Elliott Richmond joins the WP Tavern Jukebox Podcast to discuss two decades with WordPress, his unexpected pizza business, and his growing role as a content creator working with wordpress.com.
Background and WordPress history
Elliott has developed with WordPress since its b2 days—over 20 years. Self-taught, he moved from early web projects and other CMS platforms into WordPress, contributing to the community (including a 2013 WordPress advent calendar) and building a freelance development career. Today he remains an active developer, YouTuber, and part-time pizzaiolo.
Pizza business powered by WordPress
During COVID lockdowns, Elliott and his wife launched a local pizza delivery service. What began as a temporary community effort grew into a thriving business employing staff and operating as a replicable model they license to others. WordPress is central: the site runs on WordPress + WooCommerce, with Jetpack and custom integrations to manage ordering, time slots, delivery radius, payments, and more.

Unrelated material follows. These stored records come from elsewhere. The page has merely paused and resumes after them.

This design comes from an exercise in tuning for small area, a short achievable clock period and few clock cycles on the open sky130 flow, not from production work.
The RTL was checked by simulation tests, not by an equivalence proof against the original design.
Power is estimated from default activity; no workload was simulated.

==> flow/standard.sh <==
#!/bin/bash
# synth_recipe.tcl (not shown) runs the flow's synth.tcl, then flattens the netlist and writes it again
# the make line also repeats each setting of config.mk as NAME=value (left out here)
make -C /OpenROAD-flow-scripts/flow DESIGN_CONFIG=/design/flow/config.mk WORK_HOME=/design/flow/orfs CLKGATE_MAP_FILE= SYNTH_SCRIPT=/design/flow/synth_recipe.tcl "${@:-finish}"
==> flow/design.v <==
module png_unfilter #(
    parameter ROWBUF_BYTES = 64
) (
    input  wire       clk,
    input  wire       rst,             
    input  wire       start,
    input  wire [7:0] cfg_width,
    input  wire [7:0] cfg_height,
    input  wire [2:0] cfg_colortype,
    input  wire [4:0] cfg_bitdepth,
    input  wire       cfg_interlace,
    input  wire       in_valid,
    output wire       in_ready,
    input  wire [7:0] in_data,
    output wire       out_valid,
    input  wire       out_ready,
    output wire [7:0] out_data,
    output wire       out_last,
    output wire       busy,
    output reg        done,
    output reg        fault,
    output reg  [3:0] fault_code
);
    localparam [3:0] FC_CORRUPT_CHUNK = 4'd3;
    localparam [3:0] FC_UNSUPPORTED   = 4'd6;
    reg       busy_r;
    reg       st_check, st_run, st_drain;
    reg       inr;                  
    reg       bad;                  
    reg [7:0] W, H;
    reg       il;
    reg [8:0] cls;                  
    reg [5:0] bsel;                 
    reg [3:0] bppv;                 
    reg [6:0] mask;                 
    reg [2:0] cur;                  
    reg [6:0] Rr;                   
    reg [7:0] phr;                  
    reg [6:0] idx1;                 
    reg [7:0] row1;                 
    reg       first_row;
    reg       expf;                 
    reg [2:0] filt;
    reg [6:0] Gn_R;
    reg [7:0] Gn_ph;
    reg       r1, r2;
    reg [8:0] xsel;                 
    reg [5:0] byp;                  
    wire ct_g  = (cfg_colortype == 3'd0) || (cfg_colortype == 3'd3);
    wire d_c1  = (cfg_bitdepth == 5'd1);
    wire d_c2  = (cfg_bitdepth == 5'd2);
    wire d_c4  = (cfg_bitdepth == 5'd4);
    wire d_c8  = (cfg_bitdepth == 5'd8);
    wire d_c16 = (cfg_bitdepth == 5'd16);
    wire [8:0] cls_in;
    assign cls_in[0] = ct_g && d_c1;
    assign cls_in[1] = ct_g && d_c2;
    assign cls_in[2] = ct_g && d_c4;
    assign cls_in[3] = ct_g && d_c8;
    assign cls_in[4] = ((cfg_colortype == 3'd0) && d_c16) || ((cfg_colortype == 3'd4) && d_c8);
    assign cls_in[5] = (cfg_colortype == 3'd2) && d_c8;
    assign cls_in[6] = ((cfg_colortype == 3'd4) && d_c16) || ((cfg_colortype == 3'd6) && d_c8);
    assign cls_in[7] = (cfg_colortype == 3'd2) && d_c16;
    assign cls_in[8] = (cfg_colortype == 3'd6) && d_c16;
    wire fits = cls[0] | cls[1] |
                (cls[2] & (W <= 8'd128)) | (cls[3] & (W <= 8'd64)) |
                (cls[4] & (W <= 8'd32))  | (cls[5] & (W <= 8'd21)) |
                (cls[6] & (W <= 8'd16))  | (cls[7] & (W <= 8'd10)) |
                (cls[8] & (W <= 8'd8));
    wire cfg_ok = (|cls) && (W != 8'd0) && (H != 8'd0) && fits;
    wire [6:0] mask_c = il ? {(W > 8'd0) && (H > 8'd1),
                              (W > 8'd1) && (H > 8'd0),
                              (W > 8'd0) && (H > 8'd2),
                              (W > 8'd2) && (H > 8'd0),
                              (W > 8'd0) && (H > 8'd4),
                              (W > 8'd4) && (H > 8'd0),
                              1'b1}
                           : 7'b0000001;
    wire [6:0] cand = mask & ~((7'd2 << cur) - 7'd1);
    wire       has_next = |cand;
    reg  [2:0] nxt;
    always @(*) begin
        casez (cand)
            7'b??????1: nxt = 3'd0;
            7'b?????10: nxt = 3'd1;
            7'b????100: nxt = 3'd2;
            7'b???1000: nxt = 3'd3;
            7'b??10000: nxt = 3'd4;
            7'b?100000: nxt = 3'd5;
            default:    nxt = 3'd6;
        endcase
    end
    wire [2:0] gp = st_check ? 3'd0 : nxt;
    reg  [2:0] kx, ky;
    reg  [1:0] sx, sy;
    always @(*) begin
        if (!il) begin
            kx = 3'd0; sx = 2'd0; ky = 3'd0; sy = 2'd0;
        end else begin
            case (gp)
                3'd0:    begin kx = 3'd7; sx = 2'd3; ky = 3'd7; sy = 2'd3; end
                3'd1:    begin kx = 3'd3; sx = 2'd3; ky = 3'd7; sy = 2'd3; end
                3'd2:    begin kx = 3'd3; sx = 2'd2; ky = 3'd3; sy = 2'd3; end
                3'd3:    begin kx = 3'd1; sx = 2'd2; ky = 3'd3; sy = 2'd2; end
                3'd4:    begin kx = 3'd1; sx = 2'd1; ky = 3'd1; sy = 2'd2; end
                3'd5:    begin kx = 3'd0; sx = 2'd1; ky = 3'd1; sy = 2'd1; end
                default: begin kx = 3'd0; sx = 2'd0; ky = 3'd0; sy = 2'd1; end
            endcase
        end
    end
    wire [8:0] wsum = {1'b0, W} + {6'd0, kx};
    wire [8:0] hsum = {1'b0, H} + {6'd0, ky};
    wire [7:0] pw   = wsum >> sx;
    wire [7:0] ph   = hsum >> sy;
    wire [8:0] pw9  = {1'b0, pw};
    wire [8:0] rs1  = (pw9 + 9'd7) >> 3;
    wire [8:0] rs2  = (pw9 + 9'd3) >> 2;
    wire [8:0] rs4  = (pw9 + 9'd1) >> 1;
    wire [8:0] rm3  = pw9 + {pw, 1'b0};
    reg  [6:0] geomR;
    always @(*) begin
        geomR = pw[6:0];
        if (cls[0]) geomR = rs1[6:0];
        if (cls[1]) geomR = rs2[6:0];
        if (cls[2]) geomR = rs4[6:0];
        if (cls[4]) geomR = {pw[5:0], 1'b0};
        if (cls[5]) geomR = rm3[6:0];
        if (cls[6]) geomR = {pw[4:0], 2'b00};
        if (cls[7]) geomR = {rm3[5:0], 1'b0};
        if (cls[8]) geomR = {pw[3:0], 3'b000};
    end
    reg        Lv;                  
    reg        v0, v1, v2;          
    reg  [8:0] E0, E1, E2;          
    assign in_ready  = inr;
    assign busy      = busy_r;
    assign out_valid = v0;
    assign out_data  = E0[7:0];
    assign out_last  = E0[8];
    wire fire    = in_valid & inr;
    wire fire_f  = fire & expf;
    wire fire_d  = fire & ~expf;
    wire bad_in  = (in_data > 8'd4);
    wire last_in_row = (idx1 == Rr);
    wire last_row    = (row1 == phr);
    wire final_d = fire_d & last_in_row & last_row & ~has_next;
    wire stop    = final_d | (fire_f & bad_in);
    wire pop = v0 & out_ready;
    wire [2:0] cnt = {2'b00, v0} + {2'b00, v1} + {2'b00, v2};
    wire [2:0] cnt_n = cnt + {2'b00, Lv} - {2'b00, pop};
    wire space_ok = (cnt_n + {2'b00, fire_d}) <= 3'd2;
    wire drained  = ~Lv & (cnt_n == 3'd0);
    always @(posedge clk) begin
        if (rst) begin
            busy_r     <= 1'b0;
            st_check   <= 1'b0;
            st_run     <= 1'b0;
            st_drain   <= 1'b0;
            inr        <= 1'b0;
            done       <= 1'b0;
            fault      <= 1'b0;
            fault_code <= 4'd0;
            bad        <= 1'b0;
        end else begin
            st_check <= 1'b0;
            if (!busy_r) begin
                if (start) begin
                    busy_r     <= 1'b1;
                    st_check   <= 1'b1;
                    done       <= 1'b0;
                    fault      <= 1'b0;
                    fault_code <= 4'd0;
                    bad        <= 1'b0;
                end
            end else if (st_check) begin
                if (!cfg_ok) begin
                    busy_r     <= 1'b0;
                    fault      <= 1'b1;
                    fault_code <= FC_UNSUPPORTED;
                end else begin
                    st_run <= 1'b1;
                    inr    <= 1'b1;
                end
            end else if (st_run) begin
                inr <= ~stop & space_ok;
                if (stop) begin
                    st_run   <= 1'b0;
                    st_drain <= 1'b1;
                end
                if (fire_f && bad_in)
                    bad <= 1'b1;
            end else if (st_drain) begin
                if (drained) begin
                    st_drain <= 1'b0;
                    busy_r   <= 1'b0;
                    if (bad) begin
                        fault      <= 1'b1;
                        fault_code <= FC_CORRUPT_CHUNK;
                    end else begin
                        done <= 1'b1;
                    end
                end
            end
        end
    end
    always @(posedge clk) begin
        if (!busy_r && start) begin
            W    <= cfg_width;
            H    <= cfg_height;
            il   <= cfg_interlace;
            cls  <= cls_in;
            bsel <= {cls_in[8], cls_in[7], cls_in[6], cls_in[5], cls_in[4],
                     cls_in[0] | cls_in[1] | cls_in[2] | cls_in[3]};
            bppv <= cls_in[8] ? 4'd8 : cls_in[7] ? 4'd6 : cls_in[6] ? 4'd4 :
                    cls_in[5] ? 4'd3 : cls_in[4] ? 4'd2 : 4'd1;
        end
        Gn_R  <= geomR;
        Gn_ph <= ph;
        r1   <= (Rr == 7'd1);
        r2   <= (Rr == 7'd2);
        xsel <= 9'd0;
        case (Rr)
            7'd3:  xsel[0] <= 1'b1;
            7'd4:  xsel[1] <= 1'b1;
            7'd5:  xsel[2] <= 1'b1;
            7'd6:  xsel[3] <= 1'b1;
            7'd7:  xsel[4] <= 1'b1;
            7'd8:  xsel[5] <= 1'b1;
            7'd9:  xsel[6] <= 1'b1;
            7'd10: xsel[7] <= 1'b1;
            default: xsel[8] <= 1'b1;
        endcase
        begin : segsel
            reg [6:0] n;
            reg [4:0] m;
            n = Rr - 7'd11;
            if (n >= 7'd32) begin
                m = n - 7'd22;
                byp[5] <= 1'b0;
            end else begin
                m = n[4:0];
                byp[5] <= 1'b1;
            end
            byp[4:0] <= ~m;
        end
        if (st_check) begin
            mask      <= mask_c;
            cur       <= 3'd0;
            Rr        <= geomR;
            phr       <= ph;
            idx1      <= 7'd1;
            row1      <= 8'd1;
            first_row <= 1'b1;
            expf      <= 1'b1;
        end else begin
            if (fire_f && !bad_in) begin
                filt <= in_data[2:0];
                expf <= 1'b0;
            end
            if (fire_d) begin
                if (last_in_row) begin
                    idx1 <= 7'd1;
                    expf <= 1'b1;
                    if (last_row) begin
                        cur       <= nxt;
                        Rr        <= Gn_R;
                        phr       <= Gn_ph;
                        row1      <= 8'd1;
                        first_row <= 1'b1;
                    end else begin
                        row1      <= row1 + 8'd1;
                        first_row <= 1'b0;
                    end
                end else begin
                    idx1 <= idx1 + 7'd1;
                end
            end
        end
    end
    reg  [7:0] S [0:8];             
    reg  [7:0] ch [0:52];           
    reg  [7:0] Y1, Y2;              
    reg  [7:0] NB;                  
    reg  [7:0] Hb [0:7];            
    wire [7:0] o0 = byp[0] ? S[8] : ch[0];
    wire [7:0] o1 = byp[1] ? o0   : ch[2];
    wire [7:0] o2 = byp[2] ? o1   : ch[6];
    wire [7:0] o3 = byp[3] ? o2   : ch[14];
    wire [7:0] o4 = byp[4] ? o3   : ch[30];
    wire [7:0] o5 = byp[5] ? o4   : ch[52];
    wire [7:0] X = ({8{xsel[0]}} & S[0]) | ({8{xsel[1]}} & S[1]) | ({8{xsel[2]}} & S[2]) |
                   ({8{xsel[3]}} & S[3]) | ({8{xsel[4]}} & S[4]) | ({8{xsel[5]}} & S[5]) |
                   ({8{xsel[6]}} & S[6]) | ({8{xsel[7]}} & S[7]) | ({8{xsel[8]}} & o5);
    wire [7:0] b_i = first_row ? 8'd0 : NB;
    wire       ge  = (idx1 > {3'd0, bppv});          
    wire [7:0] h_now  = ({8{bsel[0]}} & Hb[0]) | ({8{bsel[1]}} & Hb[1]) | ({8{bsel[2]}} & Hb[2]) |
                        ({8{bsel[3]}} & Hb[3]) | ({8{bsel[4]}} & Hb[5]) | ({8{bsel[5]}} & Hb[7]);
    reg  [7:0] bL, cL, in_d;
    wire [7:0] h_prev = ({8{bsel[0]}} & bL)    | ({8{bsel[1]}} & Hb[0]) | ({8{bsel[2]}} & Hb[1]) |
                        ({8{bsel[3]}} & Hb[2]) | ({8{bsel[4]}} & Hb[4]) | ({8{bsel[5]}} & Hb[6]);
    wire [7:0] c_i = ge ? (Lv ? h_prev : h_now) : 8'd0;
    wire        sgn = (b_i < c_i);
    wire signed [10:0] t  = $signed({3'b000, c_i}) + $signed({2'b00, c_i, 1'b0}) -
                            $signed({2'b00, b_i, 1'b0});
    wire signed [10:0] w  = $signed({3'b000, c_i}) + $signed({2'b00, c_i, 1'b0}) -
                            $signed({3'b000, b_i}) + $signed({10'd0, ~sgn});
    wire signed [10:0] wq = w >>> 1;
    wire        ten = sgn ? (t <= 11'sd255) : (t >= 11'sd0);
    wire        wal = sgn ? (wq >= 11'sd255) : (wq <= 11'sd0);
    reg        aokL, lastL, sgnL, tenL, walL;
    reg  [7:0] t8L, w8L;
    always @(posedge clk) begin
        in_d  <= in_data;
        bL    <= b_i;
        cL    <= c_i;
        aokL  <= ge;
        lastL <= last_in_row;
        sgnL  <= sgn;
        tenL  <= ten;
        walL  <= wal;
        t8L   <= t[7:0];
        w8L   <= wq[7:0];
    end
    wire [7:0] a_t = ({8{bsel[0]}} & S[0]) | ({8{bsel[1]}} & S[1]) | ({8{bsel[2]}} & S[2]) |
                     ({8{bsel[3]}} & S[3]) | ({8{bsel[4]}} & S[5]) | ({8{bsel[5]}} & S[7]);
    wire [7:0] a   = aokL ? a_t : 8'd0;
    wire [7:0] ra = in_d + a;
    wire [7:0] rb = in_d + bL;
    wire [7:0] rc = in_d + cL;
    wire [9:0] savg = {2'b00, a} + {2'b00, bL} + {1'b0, in_d, 1'b0};
    wire [7:0] ravg = savg[8:1];
    wire pickA = sgnL ? ((a <= bL) | (tenL & (a >= t8L))) : ((a >= bL) | (tenL & (a <= t8L)));
    wire pickB = walL | (sgnL ? (a <= w8L) : (a >= w8L));
    wire [7:0] paeth = pickA ? ra : (pickB ? rb : rc);
    reg [7:0] recon;
    always @(*) begin
        case (filt)
            3'd1:    recon = ra;
            3'd2:    recon = rb;
            3'd3:    recon = ravg;
            3'd4:    recon = paeth;
            default: recon = in_d;
        endcase
    end
    integer k;
    always @(posedge clk) begin
        if (fire_d)
            NB <= Lv ? (r2 ? recon : X) : Y1;
        else
            NB <= Lv ? (r1 ? recon : Y1) : (r1 ? S[0] : Y2);
        if (Lv) begin
            S[0] <= recon;
            for (k = 1; k < 9; k = k + 1)
                S[k] <= S[k-1];
            ch[0] <= S[8];
            ch[1] <= o0;
            ch[2] <= ch[1];
            ch[3] <= o1;
            for (k = 4; k < 7; k = k + 1)
                ch[k] <= ch[k-1];
            ch[7] <= o2;
            for (k = 8; k < 15; k = k + 1)
                ch[k] <= ch[k-1];
            ch[15] <= o3;
            for (k = 16; k < 31; k = k + 1)
                ch[k] <= ch[k-1];
            ch[31] <= o4;
            for (k = 32; k < 53; k = k + 1)
                ch[k] <= ch[k-1];
            Y1 <= r2 ? recon : X;
            Y2 <= Y1;
            Hb[0] <= bL;
            for (k = 1; k < 8; k = k + 1)
                Hb[k] <= Hb[k-1];
        end
    end
    wire [8:0] newe = {lastL, recon};
    always @(posedge clk) begin
        if (pop)
            E0 <= v1 ? E1 : newe;
        else if (!v0)
            E0 <= newe;
        if (pop)
            E1 <= v2 ? E2 : newe;
        else if (!v1)
            E1 <= newe;
        if (pop || !v2)
            E2 <= newe;
    end
    always @(posedge clk) begin
        if (rst) begin
            Lv <= 1'b0;
            v0 <= 1'b0;
            v1 <= 1'b0;
            v2 <= 1'b0;
        end else begin
            Lv <= fire_d;
            v0 <= (cnt_n >= 3'd1);
            v1 <= (cnt_n >= 3'd2);
            v2 <= (cnt_n >= 3'd3);
        end
    end
endmodule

Elliott developed a plugin—Pizza Pilot (freemium with a Pro bundle)—that handles:
– an ordering and slot system (time-based availability),
– geolocation-based delivery radius (postcode checks for delivery vs. collection),
– customization for local operations.
The plugin supports other businesses with restricted delivery windows or zones (bakeries, local restaurants, etc.), and licensees buy the business model rather than a formal franchise. Elliott bundles the Pro plugin for licensees and continues refining it while maintaining his WordPress development work.
Working with Automattic/wordpress.com
Automattic reached out via Michelle Frechette, leading to introductions with Stacey Carlson and Brit Solata. They invited Elliott to create videos about wordpress.com products and workflows. He submitted several concepts and was given flexible briefs rather than strict directives, allowing him to make educational content aligned with features and audiences wordpress.com wants to reach.
Influences and community
Jamie Marsland (head of the wordpress.com YouTube channel) inspired Elliott’s move into YouTube. The community feedback loop—especially YouTube comments—drives much of Elliott’s content planning and helps surface real user questions and pain points. He sees value in content creators filling documentation and education gaps as WordPress evolves, especially around new features and developer tooling.
Content style and approach
Elliott focuses on educational, approachable content: explain features, show how to access and implement them, and simplify complex concepts (templating, template parts, patterns, developer tools, AI concepts). He plans both long-form videos and short-form spin-offs, aiming to keep material useful despite WordPress’s rapid change.
He values the feedback loop of publishing and revising: negative comments are treated as constructive input for better explanations or follow-up videos. His agreement with wordpress.com lets him publish on his own channel (elliottrichmondwp), with some alignment on timing and themes but no tight control from Automattic.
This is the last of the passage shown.